By Cherotich Karren
I used to think that men matured with age. I used to think that men got more skillful with age, like you know, with talking and stuff like that. Boy, was I wrong. It seems to me that their peak was in high school. When I got to campus this was fully proven.
I came here with very high expectations. Besides quality education,I had overheard women,mostly my mom’s friends say how they met their husbands in campus. I will tell you without much envy that most of their husbands are adorable. One would think that they are all feminists. I came to campus with such a mantra of meeting my dream guy with some special features a parts from the usual being tall(American height),dark(chocolate) and handsome(subjective though). To my shock, am still to get one close to such (even in our girlish talks) before I change my demands,no! before I make new resolutions.
Of course, not every guy you meet here is terrible,but to some extent they have fallen short of my expectations (am speaking for my friends too). I bet there are plenty of mature,responsible,potential (who meet my specifications maybe) and kind men out here that I have yet to meet in campus streets.But, as of now, I don’t see anyone save my little crush, special reservations.
Dates here in campus are quite an often thing but its funny how a guy tells me “when will you come over to my house,I cook for you?”. They must not have realized that am on diet and maybe they take me for a bad cook. When did they taste my food? Prophets of this generation. In short they put in little effort, if any, to win a girl.
And as of now, I haven’t met anyone who is worth my time.

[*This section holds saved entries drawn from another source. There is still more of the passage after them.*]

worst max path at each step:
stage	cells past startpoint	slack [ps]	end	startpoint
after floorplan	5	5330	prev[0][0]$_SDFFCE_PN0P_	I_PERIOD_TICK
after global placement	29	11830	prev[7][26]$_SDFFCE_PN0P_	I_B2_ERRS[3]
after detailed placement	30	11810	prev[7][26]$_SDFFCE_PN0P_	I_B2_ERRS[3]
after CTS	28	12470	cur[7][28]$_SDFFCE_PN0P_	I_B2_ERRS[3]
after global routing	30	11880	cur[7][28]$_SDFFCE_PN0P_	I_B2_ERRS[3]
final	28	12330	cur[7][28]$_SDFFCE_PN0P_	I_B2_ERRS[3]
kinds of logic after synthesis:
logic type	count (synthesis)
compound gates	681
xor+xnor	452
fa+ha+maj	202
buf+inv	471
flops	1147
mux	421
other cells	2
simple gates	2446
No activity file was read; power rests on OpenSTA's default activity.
$ cat src/timer16_defs.svh
/*
 * Offsets, field positions, reset values and fixed counter limits for the
 * 16-bit timer core. Included by the timer core and its capture conditioner.
 */
`ifndef TIMER16_DEFS_SVH
`define TIMER16_DEFS_SVH

// ----------------------------------------------------------------
// register offsets (byte addresses on the 8-bit slave)
// ----------------------------------------------------------------
`define ADDR_CTRL_A   4'h0
`define ADDR_CTRL_B   4'h1
`define ADDR_COUNT_LO 4'h2
`define ADDR_COUNT_HI 4'h3
`define ADDR_CMPA_LO  4'h4
`define ADDR_CMPA_HI  4'h5
`define ADDR_CMPB_LO  4'h6
`define ADDR_CMPB_HI  4'h7
`define ADDR_CAP_LO   4'h8
`define ADDR_CAP_HI   4'h9
`define ADDR_FLAG     4'hA
`define ADDR_MASK     4'hB
`define ADDR_POWER    4'hC

// ----------------------------------------------------------------
// field positions
// ----------------------------------------------------------------
`define CA_OUT_EN_A  7
`define CA_OUT_EN_B  5
`define CA_CAP_SRC   2
`define CB_NC_EN     7
`define CB_CAP_RISE  6
`define FL_OVF       0
`define FL_MATCH_A   1
`define FL_MATCH_B   2
`define FL_CAPTURE   5
`define FL_USED      8'h27
`define PW_TIMER_OFF 0

// ----------------------------------------------------------------
// reset values
// ----------------------------------------------------------------
`define CTRL_RST     8'h00
`define FLAG_RST     8'h00
`define POWER_RST    8'h00
`define WORD_RST     16'h0000

// ----------------------------------------------------------------
// counter limits and filter length
// ----------------------------------------------------------------
`define VAL_BOTTOM   16'h0000
`define VAL_MAX      16'hFFFF
`define TOP_8BIT     16'h00FF
`define TOP_9BIT     16'h01FF
`define TOP_10BIT    16'h03FF
`define NC_SAMPLES   4

`endif

$ cat src/timer16_pkg.sv
/*
 * Types shared by the timer core: bus handshake states and clock selects.
 * Assumes nothing beyond a SystemVerilog compiler.
 */
package timer16_pkg;

	// ----------------------------------------------------------------
	// types
	// ----------------------------------------------------------------
	typedef enum logic [1:0] {
		BUS_IDLE = 2'h1,
		BUS_ACK  = 2'h2
	} bus_state_t;

	typedef enum logic [2:0] {
		CS_STOP     = 3'h0,
		CS_DIV1     = 3'h1,
		CS_DIV8     = 3'h2,
		CS_DIV64    = 3'h3,
		CS_DIV256   = 3'h4,
		CS_DIV1024  = 3'h5,
		CS_EXT_FALL = 3'h6,
		CS_EXT_RISE = 3'h7
	} clk_sel_t;

endpackage

$ cat src/capture_if.sv
/*
 * Carrier between the timer core and its capture conditioner.
 * Assumes both ends run on the same system clock.
 */
interface capture_if;
	logic raw;       // selected trigger source level
	logic filt_en;   // noise filter on
	logic rise_sel;  // capture on rising edge
	logic evt;       // one-cycle capture trigger

	modport cond (input raw, input filt_en, input rise_sel, output evt);
	modport core (output raw, output filt_en, output rise_sel, input evt);
endinterface

$ cat src/timer16_byte_access_core.sv
/*
 * 16-bit timer/counter core behind an 8-bit Avalon-MM slave: counter,
 * two double-buffered compare channels, capture, flags and mask, and the
 * single shared high-byte holding register for 16-bit byte access.
 * Assumes a system clock i_mclk with synchronous inputs, and software that
 * writes high byte then low byte and reads low byte then high byte.
 */
// Our own choices: the placing of the registers and the Avalon-MM interface to the registers.
// Operation
// - sixteen-bit counter, compares, capture; byte controls
// - every request has flag and mask bit
// - clock select: prescaled internal or external edge
// - no clock source selected means no ticks
// - compare registers continuously compared, drive output pins
// - compare match sets its channel flag
// - trigger edge latches counter into capture register
// - bottom means count equals 0x0000
// - maximum means count equals 0xFFFF
// - top is fixed, compare A, or capture
// - compare A as PWM top: no output A
// - compare A as PWM top stays double buffered
// - one holding register shared by all words
// - low write loads holding byte and low together
// - counter and capture low reads copy high byte into holding
// - compare reads leave holding register untouched
// - holding register survives low-byte writes
// - counter high-byte location reaches holding register
// - host counter write beats count and clear
// - capture writable only when it defines top
`include "timer16_defs.svh"

module timer16_byte_access_core #(
	parameter int PRESCALE_BITS = 10
) (
	input  wire logic                   i_mclk,
	input  wire logic                   i_rst,
	input  wire logic [3:0]             i_avs_address,
	input  wire logic                   i_avs_read,
	input  wire logic                   i_avs_write,
	input  wire logic [7:0]             i_avs_writedata,
	output logic      [7:0]             o_avs_readdata,
	output logic                        o_avs_waitrequest,
	output timer16_pkg::bus_state_t     o_bus_state,
	input  wire logic                   i_ext_count_pin,
	input  wire logic                   i_capture_pin,
	input  wire logic                   i_comp_out,
	output logic                        o_compare_out_a,
	output logic                        o_compare_out_b,
	output logic      [7:0]             o_int_req
);
	import timer16_pkg::*;

	// ----------------------------------------------------------------
	// elaboration check
	// ----------------------------------------------------------------
	generate
		if (PRESCALE_BITS < 10) begin : g_bad
			$error("prescaler needs at least ten bits for the /1024 tap");
		end
	endgenerate

	bus_state_t               state_reg;
	logic [7:0]               rdata_reg;
	logic [7:0]               ctrl_a_reg;
	logic [7:0]               ctrl_b_reg;
	logic [7:0]               power_reduction_reg;
	logic [7:0]               timer_flag_reg;
	logic [7:0]               timer_mask_reg;
	logic [7:0]               irq_reg;
	logic [7:0]               hold_reg;
	logic [15:0]              count_value;
	logic [15:0]              compare_value_a;
	logic [15:0]              compare_value_b;
	logic [15:0]              cmp_act_a;
	logic [15:0]              cmp_act_b;
	logic [15:0]              capture_value;
	logic [PRESCALE_BITS-1:0] pre_reg;
	logic                     ext_prev_reg;
	logic                     out_a_reg;
	logic                     out_b_reg;
	logic [7:0]               rd_val;
	logic [15:0]              top_val;
	logic [3:0]               wgm;
	logic                     pwm_mode;
	logic                     cmpa_top;
	logic                     cap_top;
	logic                     req;
	logic                     wr_fire;
	logic                     rd_take;
	logic                     timer_tick;
	logic                     at_top;
	logic                     at_bottom;
	logic                     at_max;
	logic                     match_a;
	logic                     match_b;
	logic                     cap_hit;
	logic [7:0]               flag_set;
	logic [7:0]               flag_clr;
	clk_sel_t                 cs;

	capture_if cap_bus ();

	// ----------------------------------------------------------------
	// bus slave: one wait state, writes land on the waitrequest-low edge
	// ----------------------------------------------------------------
	assign req               = i_avs_read | i_avs_write;
	assign o_avs_waitrequest = req & (state_reg != BUS_ACK);
	assign wr_fire           = i_avs_write & (state_reg == BUS_ACK);
	assign rd_take           = i_avs_read & (state_reg == BUS_IDLE);
	assign o_avs_readdata    = rdata_reg;
	assign o_bus_state       = state_reg;

	// handshake state
	always_ff @(posedge i_mclk) begin
		if (i_rst) begin
			state_reg <= BUS_IDLE;
		end else begin
			case (state_reg)
				BUS_IDLE: state_reg <= req ? BUS_ACK : BUS_IDLE;
				BUS_ACK:  state_reg <= BUS_IDLE;
				default:  state_reg <= BUS_IDLE;
			endcase
		end
	end

	// read mux; unmapped offsets read as zero
	always_comb begin
		case (i_avs_address)
			`ADDR_CTRL_A:   rd_val = ctrl_a_reg;
			`ADDR_CTRL_B:   rd_val = ctrl_b_reg;
			`ADDR_COUNT_LO: rd_val = count_value[7:0];
			`ADDR_COUNT_HI: rd_val = hold_reg;
			`ADDR_CMPA_LO:  rd_val = compare_value_a[7:0];
			`ADDR_CMPA_HI:  rd_val = compare_value_a[15:8];
			`ADDR_CMPB_LO:  rd_val = compare_value_b[7:0];
			`ADDR_CMPB_HI:  rd_val = compare_value_b[15:8];
			`ADDR_CAP_LO:   rd_val = capture_value[7:0];
			`ADDR_CAP_HI:   rd_val = hold_reg;
			`ADDR_FLAG:     rd_val = timer_flag_reg;
			`ADDR_MASK:     rd_val = timer_mask_reg;
			`ADDR_POWER:    rd_val = power_reduction_reg;
			default:        rd_val = 8'h00;
		endcase
	end

	// read data is frozen at the request's first edge and stands till release
	always_ff @(posedge i_mclk) begin
		if (i_rst) begin
			rdata_reg <= 8'h00;
		end else if (rd_take) begin
			rdata_reg <= rd_val;
		end
	end

	// ----------------------------------------------------------------
	// shared high-byte holding register
	// ----------------------------------------------------------------
	// low reads snapshot the high byte at the same edge as the low byte,
	// so the pair is atomic; compare reads never touch it
	always_ff @(posedge i_mclk) begin
		if (i_rst) begin
			hold_reg <= 8'h00;
		end else if (wr_fire && (i_avs_address == `ADDR_COUNT_HI ||
				i_avs_address == `ADDR_CMPA_HI || i_avs_address == `ADDR_CMPB_HI ||
				i_avs_address == `ADDR_CAP_HI)) begin
			hold_reg <= i_avs_writedata;
		end else if (rd_take && i_avs_address == `ADDR_COUNT_LO) begin
			hold_reg <= count_value[15:8];
		end else if (rd_take && i_avs_address == `ADDR_CAP_LO) begin
			hold_reg <= capture_value[15:8];
		end
		// low writes leave it alone so one high byte serves many words
		// compare low reads fall through untouched
	end

	// ----------------------------------------------------------------
	// byte control registers, mask and power
	// ----------------------------------------------------------------
	// freely written, no ordering constraint
	always_ff @(posedge i_mclk) begin
		if (i_rst) begin
			ctrl_a_reg          <= `CTRL_RST;
			ctrl_b_reg          <= `CTRL_RST;
			timer_mask_reg      <= `FLAG_RST;
			power_reduction_reg <= `POWER_RST;
		end else if (wr_fire) begin
			case (i_avs_address)
				`ADDR_CTRL_A: ctrl_a_reg <= i_avs_writedata;
				`ADDR_CTRL_B: ctrl_b_reg <= i_avs_writedata;
				`ADDR_MASK:   timer_mask_reg <= i_avs_writedata & `FL_USED;
				`ADDR_POWER:  power_reduction_reg <= {7'h00, i_avs_writedata[`PW_TIMER_OFF]};
				default:      ;
			endcase
		end
	end

	// ----------------------------------------------------------------
	// mode decode and top selection
	// ----------------------------------------------------------------
	assign wgm      = {ctrl_b_reg[4:3], ctrl_a_reg[1:0]};
	assign cs       = clk_sel_t'(ctrl_b_reg[2:0]);
	assign pwm_mode = (wgm != 4'h0) && (wgm != 4'h4) && (wgm != 4'hC) && (wgm != 4'hD);
	assign cmpa_top = (wgm == 4'h4) || (wgm == 4'h9) || (wgm == 4'hB) || (wgm == 4'hF);
	assign cap_top  = (wgm == 4'h8) || (wgm == 4'hA) || (wgm == 4'hC) || (wgm == 4'hE);

	// top of the sequence for the current mode
	always_comb begin
		case (wgm)
			4'h1, 4'h5: top_val = `TOP_8BIT;
			4'h2, 4'h6: top_val = `TOP_9BIT;
			4'h3, 4'h7: top_val = `TOP_10BIT;
			4'h4, 4'h9, 4'hB, 4'hF: top_val = cmp_act_a;
			4'h8, 4'hA, 4'hC, 4'hE: top_val = capture_value;
			default:    top_val = `VAL_MAX;
		endcase
	end

	assign at_top    = (count_value == top_val);
	assign at_bottom = (count_value == `VAL_BOTTOM);
	assign at_max    = (count_value == `VAL_MAX);

	// ----------------------------------------------------------------
	// clock select and prescaler
	// ----------------------------------------------------------------
	// free-running divider; taps give /8 .. /1024
	always_ff @(posedge i_mclk) begin
		if (i_rst) begin
			pre_reg <= '0;
		end else begin
			pre_reg <= pre_reg + 1'b1;
		end
	end

	// external pin history for edge detection
	always_ff @(posedge i_mclk) begin
		if (i_rst) begin
			ext_prev_reg <= 1'b0;
		end else begin
			ext_prev_reg <= i_ext_count_pin;
		end
	end

	// tick source; the power-off bit, clear from reset, blocks every tick while set
	always_comb begin
		case (cs)
			CS_DIV1:     timer_tick = 1'b1;
			CS_DIV8:     timer_tick = &pre_reg[2:0];
			CS_DIV64:    timer_tick = &pre_reg[5:0];
			CS_DIV256:   timer_tick = &pre_reg[7:0];
			CS_DIV1024:  timer_tick = &pre_reg[9:0];
			CS_EXT_FALL: timer_tick = ext_prev_reg & ~i_ext_count_pin;
			CS_EXT_RISE: timer_tick = ~ext_prev_reg & i_ext_count_pin;
			default:     timer_tick = 1'b0;
		endcase
		if (power_reduction_reg[`PW_TIMER_OFF]) begin
			timer_tick = 1'b0;
		end
	end

	// ----------------------------------------------------------------
	// counter
	// ----------------------------------------------------------------
	// a host write wins over any count or clear in the same cycle
	always_ff @(posedge i_mclk) begin
		if (i_rst) begin
			count_value <= `WORD_RST;
		end else if (wr_fire && i_avs_address == `ADDR_COUNT_LO) begin
			count_value <= {hold_reg, i_avs_writedata};
		end else if (timer_tick) begin
			count_value <= (at_top || at_max) ? `VAL_BOTTOM : count_value + 16'h0001;
		end
	end

	// ----------------------------------------------------------------
	// compare channels
	// ----------------------------------------------------------------
	// host-visible buffers; low write merges the held high byte
	always_ff @(posedge i_mclk) begin
		if (i_rst) begin
			compare_value_a <= `WORD_RST;
			compare_value_b <= `WORD_RST;
		end else if (wr_fire && i_avs_address == `ADDR_CMPA_LO) begin
			compare_value_a <= {hold_reg, i_avs_writedata};
		end else if (wr_fire && i_avs_address == `ADDR_CMPB_LO) begin
			compare_value_b <= {hold_reg, i_avs_writedata};
		end
	end

	// active copies: follow the buffer at once outside PWM, only at top in
	// PWM so a new period or duty never tears mid-cycle
	always_ff @(posedge i_mclk) begin
		if (i_rst) begin
			cmp_act_a <= `WORD_RST;
			cmp_act_b <= `WORD_RST;
		end else if (!pwm_mode || (timer_tick && at_top)) begin
			cmp_act_a <= compare_value_a;
			cmp_act_b <= compare_value_b;
		end
	end

	assign match_a = timer_tick && (count_value == cmp_act_a);
	assign match_b = timer_tick && (count_value == cmp_act_b);

	// waveform: PWM sets on wrap and clears on match, otherwise toggles on match
	always_ff @(posedge i_mclk) begin
		if (i_rst) begin
			out_a_reg <= 1'b0;
		end else if (!ctrl_a_reg[`CA_OUT_EN_A] || (pwm_mode && cmpa_top)) begin
			out_a_reg <= 1'b0;
		end else if (pwm_mode && match_a) begin
			out_a_reg <= 1'b0;
		end else if (pwm_mode && timer_tick && at_top) begin
			out_a_reg <= 1'b1;
		end else if (!pwm_mode && match_a) begin
			out_a_reg <= ~out_a_reg;
		end
	end

	// channel B waveform, same scheme
	always_ff @(posedge i_mclk) begin
		if (i_rst) begin
			out_b_reg <= 1'b0;
		end else if (!ctrl_a_reg[`CA_OUT_EN_B]) begin
			out_b_reg <= 1'b0;
		end else if (pwm_mode && match_b) begin
			out_b_reg <= 1'b0;
		end else if (pwm_mode && timer_tick && at_top) begin
			out_b_reg <= 1'b1;
		end else if (!pwm_mode && match_b) begin
			out_b_reg <= ~out_b_reg;
		end
	end

	assign o_compare_out_a = out_a_reg;
	assign o_compare_out_b = out_b_reg;

	// ----------------------------------------------------------------
	// capture
	// ----------------------------------------------------------------
	assign cap_bus.raw      = ctrl_a_reg[`CA_CAP_SRC] ? i_comp_out : i_capture_pin;
	assign cap_bus.filt_en  = ctrl_b_reg[`CB_NC_EN];
	assign cap_bus.rise_sel = ctrl_b_reg[`CB_CAP_RISE];

	capture_cond #(
		.SAMPLES (`NC_SAMPLES)
	) u_capture_cond (
		.i_mclk (i_mclk),
		.i_rst  (i_rst),
		.cap    (cap_bus)
	);

	// triggers are ignored while capture defines top
	assign cap_hit = cap_bus.evt && !cap_top && !power_reduction_reg[`PW_TIMER_OFF];

	// capture latch; host may write it only when it is the top value
	always_ff @(posedge i_mclk) begin
		if (i_rst) begin
			capture_value <= `WORD_RST;
		end else if (wr_fire && i_avs_address == `ADDR_CAP_LO && cap_top) begin
			capture_value <= {hold_reg, i_avs_writedata};
		end else if (cap_hit) begin
			capture_value <= count_value;
		end
	end

	// ----------------------------------------------------------------
	// flags and masked requests
	// ----------------------------------------------------------------
	always_comb begin
		flag_set               = 8'h00;
		flag_set[`FL_OVF]      = timer_tick && at_top;
		flag_set[`FL_MATCH_A]  = match_a;
		flag_set[`FL_MATCH_B]  = match_b;
		flag_set[`FL_CAPTURE]  = cap_hit;
		flag_clr               = (wr_fire && i_avs_address == `ADDR_FLAG) ?
			(i_avs_writedata & `FL_USED) : 8'h00;
	end

	// write-one-to-clear; a new event in the clearing cycle survives
	always_ff @(posedge i_mclk) begin
		if (i_rst) begin
			timer_flag_reg <= `FLAG_RST;
		end else begin
			timer_flag_reg <= (timer_flag_reg & ~flag_clr) | flag_set;
		end
	end

	// each request gated by its own enable bit
	always_ff @(posedge i_mclk) begin
		if (i_rst) begin
			irq_reg <= 8'h00;
		end else begin
			irq_reg <= timer_flag_reg & timer_mask_reg;
		end
	end

	assign o_int_req = irq_reg;
endmodule

$ cat src/capture_cond.sv
/*
 * Capture trigger conditioner: optional majority-free noise filter that
 * needs every sample equal, followed by an edge detector.
 * Assumes the trigger level is already synchronous to i_mclk.
 */
`include "timer16_defs.svh"

module capture_cond #(
	parameter int SAMPLES = `NC_SAMPLES
) (
	input  wire logic i_mclk,
	input  wire logic i_rst,
	capture_if.cond   cap
);
	import timer16_pkg::*;

	// ----------------------------------------------------------------
	// elaboration check
	// ----------------------------------------------------------------
	generate
		if (SAMPLES < 2) begin : g_bad
			$error("capture_cond needs at least two filter samples");
		end
	endgenerate

	logic [SAMPLES-1:0] hist_reg;
	logic               level_reg;
	logic               prev_reg;

	// sample history; with the filter on, the filtered level moves only when all samples agree
	always_ff @(posedge i_mclk) begin
		if (i_rst) begin
			hist_reg <= '0;
		end else begin
			hist_reg <= {hist_reg[SAMPLES-2:0], cap.raw};
		end
	end

	// filtered level; with the filter off the raw level passes straight on
	always_ff @(posedge i_mclk) begin
		if (i_rst) begin
			level_reg <= 1'b0;
		end else if (!cap.filt_en) begin
			level_reg <= cap.raw;
		end else if (&hist_reg) begin
			level_reg <= 1'b1;
		end else if (~|hist_reg) begin
			level_reg <= 1'b0;
		end
	end

	// previous level for edge detection
	always_ff @(posedge i_mclk) begin
		if (i_rst) begin
			prev_reg <= 1'b0;
		end else begin
			prev_reg <= level_reg;
		end
	end

	// toggling the edge select cannot itself fire a capture; only a level change can
	assign cap.evt = cap.rise_sel ? (level_reg & ~prev_reg) : (~level_reg & prev_reg);
endmodule

$ cat config.mk
export PLATFORM = sky130hd
export DESIGN_NAME = timer16_byte_access_core
export DESIGN_NICKNAME = d
export VERILOG_FILES = /design/src/timer16_pkg.sv /design/src/capture_if.sv /design/src/timer16_byte_access_core.sv /design/src/capture_cond.sv
export VERILOG_INCLUDE_DIRS = /design/src
export SDC_FILE = /design/constraint.sdc
export NUM_CORES = 1
export LEC_CHECK = 0
export ABC_AREA = 1
export BUFFER_PORTS_ARGS = -buffer_cell sky130_fd_sc_hd__buf_2
export CORE_MARGIN = 1.5
export CORE_UTILIZATION = 55
export DETAILED_ROUTE_END_ITERATION = 8
export PLACE_DENSITY = 0.85
export SYNTH_ARGS = -nofsm -noshare
export SYNTH_HDL_FRONTEND = slang
export SYNTH_SLANG_ARGS = --single-unit
$ cat constraint.sdc
create_clock -name i_mclk -period 1.98 [get_ports i_mclk]
set_input_delay 0.198 -clock i_mclk [delete_from_list [all_inputs] [get_ports i_mclk]]
set_output_delay 0.198 -clock i_mclk [all_outputs]
set_load 0.05 [all_outputs]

Here’s the thing. I’m not going to waste my time anymore. Time is precious. Time is limited especially now that almost clearing school and studies are becoming more involving. They have always been anyway! And time won’t wait for anybody. I’m not looking for a guy with the nicest smile,dread locks or with the cutest pick up line which has become of most campus dudes. I think they long lost their manhood. All they can now afford to do is take selfies while their age mates elsewhere are making discoveries worth millions.I’m not looking for a guy with the nicest washboard abs, or with the biggest biceps.
I want to date a quality guy. And honestly, I think that’s something any campus girl would love to do,save some wrecks. I don’t care anymore about having arm candy. I don’t care anymore about how everything ‘looks’ on the outside. Of course I do.
I am looking forward to a gentleman to make a god damn effort.
I don’t want a cheesy pick up line. I don’t want to be booty called. I don’t want the games. I am so, so tired of all the games.
And have overgrown such.
I would be enviable if I fell into the arms of such a dude. You think it’s easy to find, but alas I have not had much luck recently. I want a man with integrity. I want someone who respects my needs and my wishes. I want to date someone who actually treats me like I’m a human being. Not one who calls me over the weekend to do their laundry or cook for them. Am not married yet.
I am not an object. I am not a toy. I am a person. Some of this guys think that they make heroes by rolling around and making fool of many divas. You are mistaken. Still there are girls in campus who respect their dignity and maybe are Choosey.
It seems ridiculous to have to write this. It seems pathetic, to say the least. You would think any strong brilliant lady could get a guy with the snap of their fingers especially here where they are all over waiting. You would think an independent brilliant campus lady wouldn’t have to say these things.
But guess what? We can get the guy. Us strong ladies can get any guy we dream of here. I don’t want quantity. I want quality. I want a guy who smiles at me with kindness, and looks at me with admiration. I don’t want him to look at me with hungry eyes and with a sinister smile. I don’t want lust. I want true love.
And lately I have been wondering to myself, is that too much to ask?